Input data:
This is an optimization exercise on Yosys and OpenROAD, whose aim is small area, a short achievable clock period and few clock cycles per item, not a production implementation.
Only simulation tests tie the RTL to the original design; equivalence was not proved.

==> trial 17: inputs <==
==> flow/design.v <==
package axi_lite_pkg;
    localparam int DATA_W = 32;
    localparam int STRB_W = 4;
    localparam logic [1:0] RESP_OKAY   = 2'b00;
    localparam logic [1:0] RESP_SLVERR = 2'b10;
endpackage
module axi_lite_regfile #(
    parameter int DEPTH = 32,
    parameter int IDX_W = 5
) (
    input  logic              i_clk,
    input  logic              i_srst,
    input  logic              i_we,
    input  logic [IDX_W-1:0]  i_waddr,
    input  logic [axi_lite_pkg::DATA_W-1:0] i_wdata,    
    input  logic [axi_lite_pkg::STRB_W-1:0] i_wstrb,
    input  logic              i_re,
    input  logic              i_rzero,
    input  logic [IDX_W-1:0]  i_raddr,
    output logic [axi_lite_pkg::DATA_W-1:0] o_rdata
);
    logic [axi_lite_pkg::DATA_W-1:0] r_mem [DEPTH];
    logic [DEPTH-1:0]                r_written;
    logic [axi_lite_pkg::DATA_W-1:0] r_rdata;
    always_ff @(posedge i_clk) begin
        if (i_srst) begin
            r_written <= '0;
        end else if (i_we) begin
            r_written[i_waddr] <= 1'b1;
        end
    end
    always_ff @(posedge i_clk) begin
        for (int k = 0; k < DEPTH; k++) begin
            for (int n = 0; n < axi_lite_pkg::STRB_W; n++) begin
                if (i_we && i_waddr == IDX_W'(k) && (i_wstrb[n] || !r_written[k])) begin
                    r_mem[k][8*n +: 8] <= i_wdata[8*n +: 8];
                end
            end
        end
    end
    always_ff @(posedge i_clk) begin
        if (i_re) begin
            r_rdata <= (i_rzero || !r_written[i_raddr]) ? {axi_lite_pkg::DATA_W{1'b0}} : r_mem[i_raddr];
        end
    end
    assign o_rdata = r_rdata;
endmodule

Brief:
Find "localparam" in the data above. Report each line where it appears.

Exercise answer:
    localparam int DATA_W = 32;
    localparam int STRB_W = 4;
    localparam logic [1:0] RESP_OKAY   = 2'b00;
    localparam logic [1:0] RESP_SLVERR = 2'b10;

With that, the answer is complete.